***** INFORMATION SUPPLIED *****
From an optimization exercise on the open Yosys and OpenROAD flow, aimed at small area, a short achievable clock period and few clock cycles per item; shortcuts taken in it are not production practice. In this exercise RTL edits were held to simulation tests only and were not proved equivalent to the original. Power and IR drop assume default switching activity.

Design sc_reduce, start of the top module:
module sc_reduce (
    input  wire         clk,
    input  wire         rst,
    input  wire         in_valid,
    output wire         in_ready,
    input  wire [255:0] in_data,
    output wire         out_valid,
    input  wire         out_ready,
    output wire [255:0] out_data
);
==> flow/config.mk <==
export PLATFORM = sky130hd
export DESIGN_NAME = sc_reduce
export DESIGN_NICKNAME = sc_reduce
export VERILOG_FILES = /design/flow/design.v
export SDC_FILE = /design/flow/constraint.sdc
export NUM_CORES = 4
export LEC_CHECK = 0
export ABC_AREA = 1
export CAP_MARGIN = 20
export CORE_MARGIN = 2
export CORE_UTILIZATION = 40
export SETUP_SLACK_MARGIN = 5
export SLEW_MARGIN = 20
export SYNTH_HIERARCHICAL = 1
==> flow/constraint.sdc <==
create_clock -name core_clock -period 10.0 [get_ports {clk}]
set_input_delay 2.0000 -clock core_clock [delete_from_list [all_inputs] [get_ports {clk}]]
set_output_delay 2.0000 -clock core_clock [all_outputs]
set_load 0.01 [all_outputs]
standard.sh (not shown) runs the stock make flow with config.mk's settings and CLKGATE_MAP_FILE= SYNTH_SCRIPT=/design/flow/synth_recipe.tcl, a recipe that flattens the netlist after the stock synthesis.
==> flow/flow/run.sh <==
#!/bin/bash
# Layout flow: the standard layout (standard.sh), with two changes:
#  - synthesis without the full/half-adder extraction (ADDER_MAP_FILE empty),
#    so ABC maps the hand-built prefix adder itself;
#  - port buffers are buf_1 cells.
# Every register, its name and cell type are those of the standard synthesis.
set -euo pipefail
bash standard.sh ADDER_MAP_FILE= \
  'BUFFER_PORTS_ARGS=-buffer_cell sky130_fd_sc_hd__buf_1' \
  finish > flow_make.log 2>&1
Testbench counts at the start, summed over its fixed seeds: cycles 1,608, values 1,600.
Next try:
--- a/flow/design.v
+++ b/flow/design.v
@@ -374,13 +374,13 @@
     wire [128:0] d_s = d_k ^ d_c[128:0];
     wire d_bo = ~d_c[129];
     wire neg = ~fx & d_bo & ~|xu;          
     wire adv = ~v | out_ready;
     wire [122:0] ru_dec;
     sc_reduce_dec u_dec (.u(r[251:129]), .b(rb), .y(ru_dec));
-    assign in_ready  = adv & ~fx;
+    sc_reduce_rdy u_rdy (.out_ready(out_ready), .v(v), .fx(fx), .in_ready(in_ready));
     assign out_valid = v;
     assign out_data  = {3'b000, r[252], ru_dec, r[128:0]};
     always @(posedge clk) begin
         if (rst) begin
             v  <= 1'b0;
             fx <= 1'b0;
@@ -636,6 +636,14 @@
     assign u_z[120] = u_B29_5;
     assign u_z[121] = u_B29_5 & ~|ru[120:120];
     assign u_z[122] = u_B29_5 & ~|ru[121:120];
     assign u_z[123] = u_B30_5;
     assign y = ru ^ ({123{b}} & u_z[122:0]);
 endmodule
+module sc_reduce_rdy (
+    input  wire out_ready,
+    input  wire v,
+    input  wire fx,
+    output wire in_ready
+);
+    assign in_ready = ~fx & (~v | out_ready);
+endmodule
Effect: Final area falls by 0.42%; register-to-register slack gets better by 120 ps; area after synthesis is about the same; critical path depth rises by 16; global-route usage falls by 0.89 points; core utilization falls by 0.20 points; sequential power stays flat; sequential share of layout area rises by 0.12 points; worst hold slack gets worse by 5.8 ps; synthesized cell count stays flat; cell count stays the same; flip-flop and latch count is unchanged; worst setup slack gets better by 18 ps; via count barely changes.
Testbench counts after the change, summed over its fixed seeds: cycles 1,608, values 1,600.

Another version of the RTL of sc_reduce (not shown whole).
For scale: about 3200 cells after synthesis, ~260 flip-flops, ~520 I/O pins.
Settings: LEC_CHECK=0, ABC_AREA=1, CAP_MARGIN=20, CORE_MARGIN=2, CORE_UTILIZATION=40, SETUP_SLACK_MARGIN=5, SLEW_MARGIN=20; clock period 10.0 ns.
Scripts as last shown in full above: flow/flow/run.sh
The starting point produced a clean layout.
Testbench counts at the start, summed over its fixed seeds: cycles 1,608, values 1,600.
Change:
--- a/flow/design.v
+++ b/flow/design.v
@@ -5,22 +5,23 @@
     output wire         in_ready,
     input  wire [255:0] in_data,
     output wire         out_valid,
     input  wire         out_ready,
     output wire [255:0] out_data
 );
     reg         v;       
     reg         fx;      
     reg [252:0] r;       
     reg         rb;      
+    wire hold = v & ~out_ready;          
     wire [3:0]   h  = in_data[255:252];
-    wire [128:0] xl = fx ? r[128:0] : in_data[128:0];
+    wire [128:0] xl = (fx | hold) ? r[128:0] : in_data[128:0];
     wire [122:0] xu = in_data[251:129] & {123{~fx}};
     reg  [128:0] th;     
     always @(*) begin
         case (h)
             4'd0: th = 129'h0;
             4'd1: th = 129'h14def9dea2f79cd65812631a5cf5d3ed;
             4'd2: th = 129'h29bdf3bd45ef39acb024c634b9eba7da;
             4'd3: th = 129'h3e9ced9be8e6d6830837294f16e17bc7;
             4'd4: th = 129'h537be77a8bde735960498c6973d74fb4;
             4'd5: th = 129'h685ae1592ed6102fb85bef83d0cd23a1;
@@ -30,21 +31,21 @@
             4'd9: th = 129'hbbd6c8d3bab4838918a57bed44a47355;
             4'd10: th = 129'hd0b5c2b25dac205f70b7df07a19a4742;
             4'd11: th = 129'he594bc9100a3bd35c8ca4221fe901b2f;
             4'd12: th = 129'hfa73b66fa39b5a0c20dca53c5b85ef1c;
             4'd13: th = 129'h10f52b04e4692f6e278ef0856b87bc309;
             4'd14: th = 129'h12431aa2ce98a93b8d1016b71157196f6;
             4'd15: th = 129'h13910a40b8c82308f2913ce8b72676ae3;
             default: th = 129'h0;
         endcase
     end
-    wire [128:0] t = fx ? 129'h1eb2106215d086329a7ed9ce5a30a2c13 : th;    
+    wire [128:0] t = fx ? 129'h1eb2106215d086329a7ed9ce5a30a2c13 : hold ? 129'd0 : th;    
     wire [128:0] d_g;
     wire [128:0] d_k;
     assign d_g = xl & ~t;   
     assign d_k = ~(xl ^ t);  
     wire d_G0_0 = d_g[3] | d_k[3] & (d_g[2] | d_k[2] & (d_g[1] | d_k[1] & (d_g[0])));
     wire d_P0_0 = d_k[3] & d_k[2] & d_k[1] & d_k[0];
     wire d_G1_0 = d_g[7] | d_k[7] & (d_g[6] | d_k[6] & (d_g[5] | d_k[5] & (d_g[4])));
     wire d_P1_0 = d_k[7] & d_k[6] & d_k[5] & d_k[4];
     wire d_G2_0 = d_g[11] | d_k[11] & (d_g[10] | d_k[10] & (d_g[9] | d_k[9] & (d_g[8])));
     wire d_P2_0 = d_k[11] & d_k[10] & d_k[9] & d_k[8];
@@ -613,16 +614,17 @@
         if (rst) begin
             v  <= 1'b0;
             fx <= 1'b0;
         end else if (fx) begin
             v  <= 1'b1;
             fx <= 1'b0;
         end else if (adv) begin
             v  <= in_valid & ~neg;
             fx <= in_valid & neg;
         end
+        r[128:0] <= d_s;
         if (adv) begin
-            r  <= {fx & ~d_bo, xu, d_s};
+            r[252:129] <= {fx & ~d_bo, xu};
             rb <= d_bo;
         end
     end
 endmodule
After rerunning: The changed run completed with no timing, DRC or antenna violations; setup slack got worse by 0.074 ns; cell area shrinks by 1.7%; power climbs by 14%; clock power came out higher by about 6%; wire length falls by 0.91%; global-route usage rose by 0.60 points; sequential share of layout area is lower by 4.4 points; combinational power goes up by 43%; sequential power barely changes; clock skew stays flat; synthesized cell count is higher by 2.8%; fmax fell by 1.3%; via count is higher by 2.2%; first-iteration DRC count goes up by 22%.
Testbench counts after the change, summed over its fixed seeds: cycles 1,608, values 1,600.

afterwards: timing with drivers on the ports:
In the flow no input, the clock included, has a driving cell. The finished layouts below were timed again as built, in two steps.
Step 1, drivers: a clkbuf_16 drives clk and a buf_2 each remaining input, both assumed.
Step 2 also shifts input and output timing later by t, the mid clock arrival at the registers, as if the neighbouring blocks saw the same clock.
a / b / c = ideal ports / drivers / drivers and shift; a / b = the first two.
run	shift t [ns]	slack for setup (ns)	clock arrival spread, ns	worst data-port slew with drivers (ns)
the first run of note 1	0.605	5.117 / 5.024 / 4.659	0.022 / 0.022	0.15
the second run of note 1	0.637	5.135 / 5.119 / 4.483	0.018 / 0.017	0.13
the first run of note 2	0.607	4.227 / 4.167 / 4.600	0.024 / 0.024	0.10
the second run of note 2	0.605	4.153 / 4.088 / 4.607	0.030 / 0.030	0.12
After both steps setup and hold are still met in every run listed. The setup slack of the second run of note 1, which loses most, moves by -0.016 ns with the drivers and by -0.652 ns with both steps.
*****
### TASK GOAL
Look for the string "else" in the records, and copy every line where it is found.

### EXERCISE RESULT
         end else if (fx) begin
         end else if (adv) begin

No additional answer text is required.